Photo of John Spellar John Spellar The Minister of State, Ministry of Defence

Yes, we stand ready to respond rapidly to further requests from MAFF, but, as the hon. Gentleman knows, it is always a case of striking a balance between the availability of service from civilian contractors and, in many cases, the geographical disposition of that service. At present, about 300 members of the armed forces are engaged, and about 50 two-man teams will be employed on local liaison work as well. The armed forces are already undertaking that work, but of course we recognise the scale of the problem and stand ready to respond.

Photo of Robert Key Robert Key Conservative, Salisbury

We are grateful to the Minister for explaining the work carried out in association with MAFF on the outbreak of foot and mouth. Will he explain any forward planning that might involve more members of the armed forces? Will that include not only the veterinary service and the Logistic Corps but an increasing number of Engineers, with their equipment? Will he tell us why the MOD is excluded from the Prime Minister's taskforce on foot and mouth disease, given that four other Departments are involved and when—obviously—the MOD will be crucial in the operation?

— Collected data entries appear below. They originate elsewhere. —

[src/rtl/uart_tx_fifo.sv]
// uart_tx_fifo: byte-wide write port into a small FIFO that drains onto an 8N1 serial line,
// LSB first, with back-to-back frames sent without an idle gap.
// Optional build macro UART_TX_PARITY_EN inserts an even-parity bit between data and stop.
module uart_tx_fifo #(
   parameter int unsigned CLKS_PER_BIT = 217,
   parameter int unsigned FIFO_AW      = 2
) (
   input  logic               clk,
   input  logic               resetn,
   input  logic               wr_valid,
   input  logic [7:0]         wr_data,
   output logic               wr_ready,
   output logic               tx,
   output logic               busy,
   output logic [FIFO_AW:0]   fifo_count,
   output logic               overflow
);

   localparam int unsigned       DEPTH_N  = 1 << FIFO_AW;
   localparam logic [FIFO_AW:0]  DEPTH    = {1'b1, {FIFO_AW{1'b0}}};
   localparam logic [15:0]       BAUD_MAX = 16'(CLKS_PER_BIT - 1);

   typedef enum logic [2:0] {
      StIdle,
      StStart,
      StData,
`ifdef UART_TX_PARITY_EN
      StParity,
`endif
      StStop
   } state_e;

   // FIFO storage and bookkeeping
   logic [7:0]         mem [DEPTH_N];
   logic [FIFO_AW-1:0] wr_ptr_q, rd_ptr_q;
   logic [FIFO_AW:0]   count_q;
   logic               overflow_q;
   logic               full;
   logic               push;
   logic               pop;

   // Transmit FSM state
   state_e      state_q, state_d;
   logic [15:0] baud_q, baud_d;
   logic [2:0]  bit_q, bit_d;
   logic [7:0]  shift_q, shift_d;
   logic        tx_q, tx_d;
   logic        baud_end;

   assign full     = (count_q == DEPTH);
   // A pop in the same cycle frees a slot, so a write into a full FIFO is still taken then.
   assign push     = wr_valid && (!full || pop);
   assign baud_end = (baud_q == BAUD_MAX);

   assign wr_ready   = (count_q < DEPTH);
   assign fifo_count = count_q;
   assign overflow   = overflow_q;
   assign tx         = tx_q;
   assign busy       = (state_q != StIdle) || (count_q != '0);

   // FIFO data array; contents need no reset since count gates every read.
   always_ff @(posedge clk) begin
      if (push) begin
         mem[wr_ptr_q] <= wr_data;
      end
   end

   // FIFO pointers, occupancy count and sticky overflow flag.
   always_ff @(posedge clk) begin
      if (!resetn) begin
         wr_ptr_q   <= '0;
         rd_ptr_q   <= '0;
         count_q    <= '0;
         overflow_q <= 1'b0;
      end else begin
         if (push) begin
            wr_ptr_q <= wr_ptr_q + 1'b1;
         end
         if (pop) begin
            rd_ptr_q <= rd_ptr_q + 1'b1;
         end
         if (push && !pop) begin
            count_q <= count_q + 1'b1;
         end else if (pop && !push) begin
            count_q <= count_q - 1'b1;
         end
         if (wr_valid && full && !pop) begin
            overflow_q <= 1'b1;
         end
      end
   end

   // Transmit FSM state register; tx is registered so the line never glitches.
   always_ff @(posedge clk) begin
      if (!resetn) begin
         state_q <= StIdle;
         baud_q  <= '0;
         bit_q   <= '0;
         shift_q <= '0;
         tx_q    <= 1'b1;
      end else begin
         state_q <= state_d;
         baud_q  <= baud_d;
         bit_q   <= bit_d;
         shift_q <= shift_d;
         tx_q    <= tx_d;
      end
   end

   // Next-state logic: bit timing, shifting and FIFO pop decisions.
   always_comb begin
      state_d = state_q;
      baud_d  = baud_q + 16'd1;
      bit_d   = bit_q;
      shift_d = shift_q;
      tx_d    = tx_q;
      pop     = 1'b0;
      unique case (state_q)
         StIdle: begin
            tx_d   = 1'b1;
            baud_d = '0;
            if (count_q != '0) begin
               pop     = 1'b1;
               shift_d = mem[rd_ptr_q];
               state_d = StStart;
               tx_d    = 1'b0;
            end
         end
         StStart: begin
            if (baud_end) begin
               baud_d  = '0;
               bit_d   = '0;
               tx_d    = shift_q[0];
               state_d = StData;
            end
         end
         StData: begin
            if (baud_end) begin
               baud_d = '0;
               // Rotate rather than shift so the byte is intact for the parity bit.
               shift_d = {shift_q[0], shift_q[7:1]};
               if (bit_q == 3'd7) begin
`ifdef UART_TX_PARITY_EN
                  tx_d    = ^shift_q;
                  state_d = StParity;
`else
                  tx_d    = 1'b1;
                  state_d = StStop;
`endif
               end else begin
                  bit_d = bit_q + 3'd1;
                  tx_d  = shift_q[1];
               end
            end
         end
`ifdef UART_TX_PARITY_EN
         StParity: begin
            if (baud_end) begin
               baud_d  = '0;
               tx_d    = 1'b1;
               state_d = StStop;
            end
         end
`endif
         StStop: begin
            if (baud_end) begin
               baud_d = '0;
               if (count_q != '0) begin
                  pop     = 1'b1;
                  shift_d = mem[rd_ptr_q];
                  state_d = StStart;
                  tx_d    = 1'b0;
               end else begin
                  tx_d    = 1'b1;
                  state_d = StIdle;
               end
            end
         end
         default: begin
            baud_d  = '0;
            tx_d    = 1'b1;
            state_d = StIdle;
         end
      endcase
   end

endmodule

[config.mk]
export PLATFORM = sky130hd
export DESIGN_NAME = uart_tx_fifo
export DESIGN_NICKNAME = d
export VERILOG_FILES = /design/src/rtl/uart_tx_fifo.sv
export SDC_FILE = /design/constraint.sdc
export NUM_CORES = 1
export LEC_CHECK = 0
export BUFFER_PORTS_ARGS = -buffer_cell sky130_fd_sc_hd__buf_2
export CAP_MARGIN = 20
export CORE_MARGIN = 2
export CORE_UTILIZATION = 32
export CTS_CLUSTER_DIAMETER = 150
export DETAILED_ROUTE_END_ITERATION = 8
export PLACE_DENSITY = 0.48
export SLEW_MARGIN = 20
export SYNTH_ARGS = -nofsm -noshare
export SYNTH_HDL_FRONTEND = slang
export SYNTH_SLANG_ARGS = --single-unit
[constraint.sdc]
create_clock -name clk -period 4.53 [get_ports clk]
set_clock_uncertainty 0.1 [all_clocks]
set_input_delay 0.906 -clock clk [delete_from_list [all_inputs] [get_ports clk]]
set_output_delay 0.906 -clock clk [all_outputs]
set_load 0.02 [all_outputs]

Photo of John Spellar John Spellar The Minister of State, Ministry of Defence

Certainly we stand ready to provide assistance, including on the engineering side. However, there are considerable resources in the construction industry that can undertake such work.

With regard to membership of various committees, I think that I have been filmed going into Downing street to attend meetings on this matter. We are clearly involved and we stand ready to respond to requests from those who are dealing with these matters at first hand—which is exactly the appropriate relationship.